**config.mk**
```make
export PLATFORM = sky130hd
export DESIGN_NAME = pixel_sink
export DESIGN_NICKNAME = d
export VERILOG_FILES = /design/src/rtl/pixel_sink_pkg.sv /design/src/rtl/pixel_fifo.sv /design/src/rtl/pixel_sink.sv
export SDC_FILE = /design/constraint.sdc
export NUM_CORES = 1
export LEC_CHECK = 0
export CAP_MARGIN = 20
export CORE_ASPECT_RATIO = 2
export CORE_MARGIN = 2
export CORE_UTILIZATION = 57
export CTS_CLUSTER_SIZE = 14
export DETAILED_ROUTE_END_ITERATION = 7
export GPL_TIMING_DRIVEN = 0
export PLACE_DENSITY = 0.8
export SLEW_MARGIN = 20
export SYNTH_ARGS = -nofsm -noshare
export SYNTH_HDL_FRONTEND = slang
export SYNTH_SLANG_ARGS = --single-unit
```
**constraint.sdc**
```tcl
create_clock -name pclk -period 4.9 [get_ports pclk]
set_input_delay 1.225 -clock pclk [delete_from_list [all_inputs] [get_ports pclk]]
set_output_delay 1.225 -clock pclk [all_outputs]
set_load 0.03 [all_outputs]
```
**src/rtl/pixel_sink_pkg.sv**
```systemverilog
// Shared types and constants for the pixel sink: FSM state encoding,
// memory port widths and the linear-address helper.
package pixel_sink_pkg;

    typedef enum logic [1:0] {
        IDLE,
        PIX_WRITE,
        CLR_WRITE
    } state_e;

    localparam int MEM_AW    = 19;
    localparam int MEM_DW    = 8;
    localparam int COORD_W   = 10;
    localparam int DEF_H_RES = 640;
    localparam int DEF_V_RES = 480;

    // Stride is always a parameter at the call site, so this folds into shift/add logic.
    function automatic logic [MEM_AW-1:0] linear_addr(input logic [COORD_W-1:0] x,
                                                      input logic [COORD_W-1:0] y,
                                                      input int unsigned        stride);
        logic [31:0] prod;
        prod = 32'(y) * stride + 32'(x);
        return prod[MEM_AW-1:0];
    endfunction

endpackage

```
**src/rtl/pixel_fifo.sv**
```systemverilog
// Small power-of-two FIFO holding queued pixel coordinates between the
// line drawer and the memory write FSM.
module pixel_fifo #(
    parameter int DEPTH = 4,
    parameter int WIDTH = 20
) (
    input  logic             clk,
    input  logic             rst_n,
    input  logic             push_i,
    input  logic             pop_i,
    input  logic [WIDTH-1:0] data_i,
    output logic [WIDTH-1:0] data_o,
    output logic             full_o,
    output logic             empty_o
);

    localparam int PW = $clog2(DEPTH);
    localparam int CW = PW + 1;

    logic [WIDTH-1:0] mem_q [DEPTH];
    logic [PW-1:0]    wr_ptr_q;
    logic [PW-1:0]    rd_ptr_q;
    logic [CW-1:0]    count_q;
    logic             do_push;
    logic             do_pop;

    assign full_o  = (count_q == CW'(DEPTH));
    assign empty_o = (count_q == '0);
    assign do_push = push_i && !full_o;
    assign do_pop  = pop_i && !empty_o;
    assign data_o  = mem_q[rd_ptr_q];

    // Pointers wrap naturally because DEPTH is a power of two.
    always_ff @(posedge clk or negedge rst_n) begin
        if (!rst_n) begin
            wr_ptr_q <= '0;
            rd_ptr_q <= '0;
            count_q  <= '0;
        end else begin
            if (do_push) wr_ptr_q <= wr_ptr_q + 1'b1;
            if (do_pop)  rd_ptr_q <= rd_ptr_q + 1'b1;
            case ({do_push, do_pop})
                2'b10:   count_q <= count_q + 1'b1;
                2'b01:   count_q <= count_q - 1'b1;
                default: count_q <= count_q;
            endcase
        end
    end

    always_ff @(posedge clk) begin
        if (do_push) mem_q[wr_ptr_q] <= data_i;
    end

endmodule

```
**src/rtl/pixel_sink.sv**
```systemverilog
// Pixel sink: queues drawer pixels and writes them to frame memory, and clears
// the whole frame on request. Define PIXEL_SINK_CLIP_EN to drop off-screen pixels.
module pixel_sink
    import pixel_sink_pkg::*;
#(
    parameter int                H_RES       = DEF_H_RES,
    parameter int                V_RES       = DEF_V_RES,
    parameter int                FIFO_DEPTH  = 4,
    parameter logic [MEM_DW-1:0] PIXEL_VALUE = 8'hFF
) (
    input  logic              pclk,
    input  logic              reset_l,
    input  logic              wr,
    input  logic [COORD_W-1:0] addr_x,
    input  logic [COORD_W-1:0] addr_y,
    output logic              wrready,
    input  logic              clr_go,
    output logic              clr_busy,
    output logic              mem_we,
    output logic [MEM_AW-1:0] mem_addr,
    output logic [MEM_DW-1:0] mem_data,
    input  logic              mem_ready
);

    localparam logic [MEM_AW-1:0] LAST_ADDR = MEM_AW'(H_RES * V_RES - 1);

    state_e              state_q, state_d;
    logic                mem_we_q, mem_we_d;
    logic [MEM_AW-1:0]   mem_addr_q, mem_addr_d;
    logic [MEM_DW-1:0]   mem_data_q, mem_data_d;
    logic                clr_busy_q, clr_busy_d;

    logic                fifo_push;
    logic                fifo_pop;
    logic                fifo_full;
    logic                fifo_empty;
    logic [2*COORD_W-1:0] fifo_head;
    logic                in_range;

`ifdef PIXEL_SINK_CLIP_EN
    assign in_range = (int'(addr_x) < H_RES) && (int'(addr_y) < V_RES);
`else
    assign in_range = 1'b1;
`endif

    assign wrready   = !fifo_full && !clr_busy_q;
    assign fifo_push = wr && wrready && in_range;

    pixel_fifo #(
        .DEPTH (FIFO_DEPTH),
        .WIDTH (2*COORD_W)
    ) u_fifo (
        .clk     (pclk),
        .rst_n   (reset_l),
        .push_i  (fifo_push),
        .pop_i   (fifo_pop),
        .data_i  ({addr_y, addr_x}),
        .data_o  (fifo_head),
        .full_o  (fifo_full),
        .empty_o (fifo_empty)
    );

    always_ff @(posedge pclk or negedge reset_l) begin
        if (!reset_l) begin
            state_q    <= IDLE;
            mem_we_q   <= 1'b0;
            mem_addr_q <= '0;
            mem_data_q <= '0;
            clr_busy_q <= 1'b0;
        end else begin
            state_q    <= state_d;
            mem_we_q   <= mem_we_d;
            mem_addr_q <= mem_addr_d;
            mem_data_q <= mem_data_d;
            clr_busy_q <= clr_busy_d;
        end
    end

    // Queued pixels always drain ahead of a pending clear.
    always_comb begin
        state_d    = state_q;
        mem_we_d   = mem_we_q;
        mem_addr_d = mem_addr_q;
        mem_data_d = mem_data_q;
        clr_busy_d = clr_busy_q;
        fifo_pop   = 1'b0;

        if (clr_go && !clr_busy_q) clr_busy_d = 1'b1;

        case (state_q)
            IDLE: begin
                if (!fifo_empty) begin
                    fifo_pop   = 1'b1;
                    state_d    = PIX_WRITE;
                    mem_we_d   = 1'b1;
                    mem_addr_d = linear_addr(fifo_head[COORD_W-1:0],
                                             fifo_head[2*COORD_W-1:COORD_W], H_RES);
                    mem_data_d = PIXEL_VALUE;
                end else if (clr_busy_q) begin
                    state_d    = CLR_WRITE;
                    mem_we_d   = 1'b1;
                    mem_addr_d = '0;
                    mem_data_d = '0;
                end
            end
            PIX_WRITE: begin
                if (mem_ready) begin
                    if (!fifo_empty) begin
                        fifo_pop   = 1'b1;
                        mem_addr_d = linear_addr(fifo_head[COORD_W-1:0],
                                                 fifo_head[2*COORD_W-1:COORD_W], H_RES);
                        mem_data_d = PIXEL_VALUE;
                    end else begin
                        state_d  = IDLE;
                        mem_we_d = 1'b0;
                    end
                end
            end
            CLR_WRITE: begin
                if (mem_ready) begin
                    if (mem_addr_q == LAST_ADDR) begin
                        state_d    = IDLE;
                        mem_we_d   = 1'b0;
                        clr_busy_d = 1'b0;
                    end else begin
                        mem_addr_d = mem_addr_q + 1'b1;
                    end
                end
            end
            default: begin
                state_d  = IDLE;
                mem_we_d = 1'b0;
            end
        endcase
    end

    assign clr_busy = clr_busy_q;
    assign mem_we   = mem_we_q;
    assign mem_addr = mem_addr_q;
    assign mem_data = mem_data_q;

endmodule

```
# Word level (Yosys, flattened, before mapping)
# Memories as Yosys holds them, arrays and structs flattened.
# Index checks and enable logic that the tools add are counted.
[word_totals] memories=1 ramBits=80 reg_bits=38 out_inout_bits=30 wordCells=81 inputBits=25
[mem_list] name="u_fifo.mem_q" depth=4 word_bits=20 read_ports=1 rd_ports_with_merged_regs=0 write_ports=1 line_no="pixel_fifo.sv:20" rtl="logic [WIDTH-1:0] mem_q [DEPTH];"
[op_classes] n_eq_ne=13 n_mul=1 mux=36 add_sub_neg=6 reduce_logical=16
[op_table] cell="19-bit 2-to-1 mux" count=6
[op_table] cell="19-bit one-hot mux with 3 select lines" count=1
[op_table] cell="8-bit 2-to-1 mux" count=4
[op_table] cell="19-bit by 1-bit adder with 19-bit output, second input constant" count=1
[op_table] cell="19-bit by 10-bit adder with 19-bit output" count=1
[op_table] cell="19-bit == test, second input constant" count=1
[op_table] cell="8-bit one-hot mux with 2 select lines" count=1
[op_table] cell="1-bit 2-to-1 mux" count=14
[op_table] cell="10-bit by 3-bit multiplier with 12-bit output, second input constant" count=1
[op_table] cell="2-bit 2-to-1 mux" count=6
[op_table] cell="2-bit inequality test, second input constant" count=6
[op_table] cell="2-bit one-hot mux with 3 select lines" count=1
[op_table] cell="3-bit one-hot mux with 2 select lines" count=1
[op_table] cell="6-bit AND reduction" count=1
[op_table] cell="1-bit logical AND" count=5
[op_table] cell="5-bit AND reduction" count=1
[op_table] cell="2-bit by 1-bit adder with 2-bit output, second input constant" count=2
[op_table] cell="2-bit by 1-bit == test with 1-bit output, second input constant" count=2
[op_table] cell="2-bit == test, second input constant" count=2
[op_table] cell="4-bit AND reduction" count=1
[op_table] cell="2-bit nonzero test" count=2
[op_table] cell="3-bit by 1-bit adder with 3-bit output, second input constant" count=1
[op_table] cell="3-bit == test, second input constant" count=1
[op_table] cell="1-bit logical NOT" count=3
[op_table] cell="7 further kinds" count=7

# Logic depth before layout (Yosys ltp)
[logic_depth] ltp_word=7 depth_mapped=13 mapped_depth_nobuf=11

# Modules after synthesis
# Synthesis repeated with hierarchy kept, for this count alone.
[unflattened] cells_unflattened=409 area_unflattened_um2=5577.8
[by_module_without_submodules] mod="pixel_fifo" cells_each=141 area_each_um2=3331.9 seq_area_each_um2=2577.5 n_inst=1
[by_module_without_submodules] mod="pixel_sink" cells_each=268 area_each_um2=2245.9 seq_area_each_um2=600.6 n_inst=1

# Worst setup path after synthesis
# Ideal clock, no wire load.
[synth_timing] kind="reg2reg" from="register u_fifo.rd_ptr_q[0]" to="register mem_addr_q[18] (netlist: mem_addr[18])" path_stages_with_launch=14 required_ns=4.772 path_slack_ns=0.991 period_less_slack_ns=3.909 path_buffers=2 setup_time_ns=0.128 arrival_time_ns=3.781 path_cell_list="dfrtp_1 buf_2 buf_2 mux4_2 ha_1 ha_1 fa_1 a21o_1 a2111o_1 a21o_1 a21oi_1 xnor2_1 xnor2_1 o22ai_1"
[synth_via] elab_chain_cells=6 elab_cells_between_ends=7 cone_classes="add/sub: 1; mul: 1; mux: 4; memory: 1"
[synth_lines] item="start: declaration" line_no="pixel_fifo.sv:22" rtl="logic [PW-1:0] rd_ptr_q;"
[synth_lines] item="start signal: assignment" line_no="pixel_fifo.sv:41" rtl="if (do_pop) rd_ptr_q <= rd_ptr_q + 1'b1;"
[synth_lines] item="memory read 4 x 20 bit (*)"
[synth_lines] item="10-bit by 3-bit multiplier with 12-bit output" line_no="pixel_sink_pkg.sv:22" rtl="prod = 32'(y) * stride + 32'(x);"
[synth_lines] item="19-bit by 10-bit adder with 19-bit output (*)" line_no="pixel_sink_pkg.sv:22"
[synth_lines] item="19-bit 2-to-1 mux" line_no="pixel_sink.sv:108" rtl="if (!fifo_empty) begin"
[synth_lines] item="19-bit 2-to-1 mux" line_no="pixel_sink.sv:107" rtl="if (mem_ready) begin"
[synth_lines] item="19-bit one-hot mux with 3 select lines (*)" line_no="pixel_sink.sv:90" rtl="case (state_q)"
[synth_lines] item="end signal: assignment" line_no="pixel_sink.sv:73" rtl="mem_addr_q <= mem_addr_d;"
[synth_lines] item="end: declaration" line_no="pixel_sink.sv:29" rtl="logic [MEM_AW-1:0] mem_addr_q, mem_addr_d;"
# Mark *: on every way between the ends. The rest lies on a longest branch, timed or not. The select of a mux whose other input is x is not followed.
# A chain may end at the register's enable or synchronous reset.

# Final worst setup path
[layout_timing] from="register u_fifo.rd_ptr_q[1]" to="register mem_addr_q[18] (netlist: mem_addr[18])"
# Same word-level chain as after synthesis.

==> reports/qor.csv <==
metric,value,unit
ordered cell list for the critical path,buf_1 -> clkbuf_1 -> mux4_2 -> ha_1 -> ha_1 -> fa_1 -> a21o_1 -> a2111o_1 -> a21o_1 -> a21oi_1 -> xnor2_1 -> xnor2_1 -> o22ai_1,
total grt overflow,0,
crit-path max cell delay,0.52,ns
"CP delay by family, top",compound AO/OA/AOI/OAI gates,
largest family of logic cells by synthesized area,compound AO/OA/AOI/OAI gates,
status,completed,
Synth Area in Compound Gates,0.0957,
minimum clock period,4.36,ns
IO Port Bufs,54,
vias in the first global route,3589,
CTS tree,yes,
critical path buffer and inverter count,2,
Max IR drop VDD,0.000402,V
final setup violation count,0,
layout filler cell count,673,
WS Path Type,reg2reg,
design area,0.00648,sq mm
Final Hold Viols,0,
Min-Delay Path Class,reg2reg,
ratio of cells with drive above 1 in the final layout,0.117,
leakage,2.41,nW
routing usage on met3,0.0332,
Power Total,4.69,mW
initial antenna violation count,0,
Post-Synthesis Cells,406,
DRT Pass-1 Iters,4,
Critical Path End Type,flop,
mapped cell area,0.00549,sq mm
Placed Instance Area,0.00618,sq mm
Initial DRC Count,240,
Detail Placement HPWL,8010,um
Post-synth EDFFs,80,
Synthesis Warnings,0,
DIE AREA,0.0105,sq mm
M2 GR Usage,0.416,
Clock Latency Late Sink,0.34,ns
post-route ant nets,0,
Diodes inserted,0,
CP Data Arrival Time,4.58,ns
GRT busiest layer,met2,
CTS Hold Bufs,0,
Max Slew Vio Count,0,
"most common cell after layout, fill and taps aside",edfxtp_1,
actual slew at the worst max-slew pin,1.07,ns
post-CTS resize count,0,
postcts setup bufs,0,
DRC Markers,0,
Post-Syn Nets,463,
num ports,55,
final net count,529,
crit-path max FO,10,
Yosys reg bits,111,
"Primary FF master, synth",edfxtp_1,
TritonCTS Buffers,9,
vias,3534,
Relative slew margins,0.284,
simple-gate portion of the synthesized area,0.0950,
register area share after synthesis,0.579,
GR Util met1,0.239,
clock buffer depth,2,
CP max-delay cell,clkbuf_1,
Synth Area per Inst,13.5,sq um
unrepaired setup endpoints after global routing,no,
Die H,143,um
CTS H-tree depth,3,
Synth Area in XOR/XNOR,0.0335,
Fin Clk Skew,0.00778,ns
Root Buffer,clkbuf_16,
row cnt,50,
clk sink count,111,
Initial Util,0.585,
most frequent cells in the layout,"edfxtp_1, clkdlybuf4s50_1, o21ai_0, dfrtp_1, ha_1",
per-cell routed wire length,18.5,um
area grow syn2layout,18.0,%
crit share post-route,0.889,
vias per cell,6.08,
asr flop ratio synth,0.279,
CP startpoint kind,flop,
Required @ worst endpoint,5.12,ns
mux share of post-synthesis cell area,0.0941,
Global Route Usage Sum,0.222,
power per cell area,723,mW/mm^2
core area,0.00938,sq mm
final WL,10800,um
distinct cell type count after synthesis,53,
clock edge transition at the registers on the reported setup and hold paths,0.07,ns
Die X,73.4,um
GP Congestion,0.920,
first-pass GRT wire length,17500,um
setup_tns,0,ns
adder-cell share of the synthesized area,0.0770,
Max Cap Viol,0,
pin count of the biggest net entering global routing,21,
FMAX,230,MHz
[stage by stage]
| step | setup WS, ns | utilization | hold slack, ns | cells |
|---|---|---|---|---|
| 3_3_place_gp | 0.543 | 0.657 | 0.501 | 564 |
| 2_1_floorplan | 0.991 | - | 0.478 | 406 |
| 4_1_cts | 0.500 | 0.690 | 0.531 | 581 |
| 5_1_grt | 0.233 | 0.690 | 0.537 | 581 |
| 6_report | 0.543 | 0.690 | 0.520 | 581 |
| 3_5_place_dp | 0.530 | 0.659 | 0.514 | 565 |
[per-layer routing]
layer  vias to the layer above  wire length [um]
met4                         0               241
met3                        17               372
met1                      1720              4040
met5                         -                 0
met2                       120              6110
li1                       1677                 -
[synth_stat cells (10+ instances only)]
| library cell | instances | area share |
|---|---|---|
| a21oi_1 | 22 | 0.020 |
| a31oi_1 | 11 | 0.013 |
| and3_1 | 10 | 0.011 |
| dfrtp_1 | 31 | 0.14 |
| edfxtp_1 | 80 | 0.44 |
| ha_1 | 29 | 0.066 |
| inv_1 | 11 | 0.0075 |
| mux4_2 | 20 | 0.082 |
| nand2_1 | 21 | 0.014 |
| nor2_1 | 22 | 0.015 |
| nor3_1 | 10 | 0.0091 |
| o21ai_0 | 32 | 0.029 |
| xnor2_1 | 14 | 0.022 |
[logic make-up (layout without fill, tap and decap cells)]
family,count (synthesis),in the layout
xor gates and xnor gates,21,21
DFF,111,111
AOI/OAI and AO/OA,88,88
and+or+nand+nor,99,99
buffers and inverters,29,100
muxes,26,26
adders and majority gates,32,32
[where the power goes]
group	switching, mW	total, mW	internal [mW]
Sequential	0.153	1.30	1.15
Combinational	1.46	2.68	1.22
Clock	0.322	0.703	0.380
[layout make-up]
| type | instances | area (sq um) | share of cell area |
|---|---|---|---|
| inverters | 11 | 41.3 | 0.00637 |
| multi-input cells | 266 | 2170 | 0.335 |
| flip-flops and latches | 111 | 3180 | 0.491 |
| clock buffers | 12 | 256 | 0.0396 |
| plain buffers | 18 | 101 | 0.0156 |
| clock inverters | 4 | 37.5 | 0.00579 |
| well taps | 104 | 130 | 0.0201 |
| repair buffers | 55 | 563 | 0.0869 |
[registers in the layout, summed over array words and instances (netlist names)]
signal,count
u_fifo.wr_ptr_q,2
mem_addr,19
state_q,2
clr_busy,1
u_fifo.rd_ptr_q,2
mem_data,1
mem_we,1
u_fifo.count_q,3
u_fifo.mem_q,80
[path summary, 6_finish.rpt]
check | from | to | slack [ns] | cells after the start
worst max-delay path | u_fifo.rd_ptr_q[1] | mem_addr[18] | 0.54 | 13
worst max register to register | u_fifo.rd_ptr_q[1] | mem_addr[18] | 0.54 | 13
max in group asynchronous | reset_l | mem_addr[17] | 3.71 | 2
worst min-delay path | mem_we | mem_we | 0.52 | 1
worst min register to register | mem_we | mem_we | 0.52 | 1
min in group asynchronous | reset_l | mem_addr[2] | 0.78 | 1
[worst reg2reg max path, cell delays in order, from the launching register on]
cell and delay (ns):
dfrtp_1 0.40, buf_1 0.49, clkbuf_1 0.53, mux4_2 0.50
ha_1 0.32, ha_1 0.23, fa_1 0.41, a21o_1 0.19
a2111o_1 0.40, a21o_1 0.19, a21oi_1 0.18, xnor2_1 0.16
xnor2_1 0.15, o22ai_1 0.10
No activity file was read; power rests on OpenSTA's default activity.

┄┄┄┄┄┄┄┄┄┄

▸ **TASK TO COMPLETE**:
Using the listing, collect all lines in which the string "after" is found.

▸ **FINAL ANSWER**:
# Modules after synthesis
# Worst setup path after synthesis
# Same word-level chain as after synthesis.
"most common cell after layout, fill and taps aside",edfxtp_1,
register area share after synthesis,0.579,
unrepaired setup endpoints after global routing,no,
distinct cell type count after synthesis,53,
check | from | to | slack [ns] | cells after the start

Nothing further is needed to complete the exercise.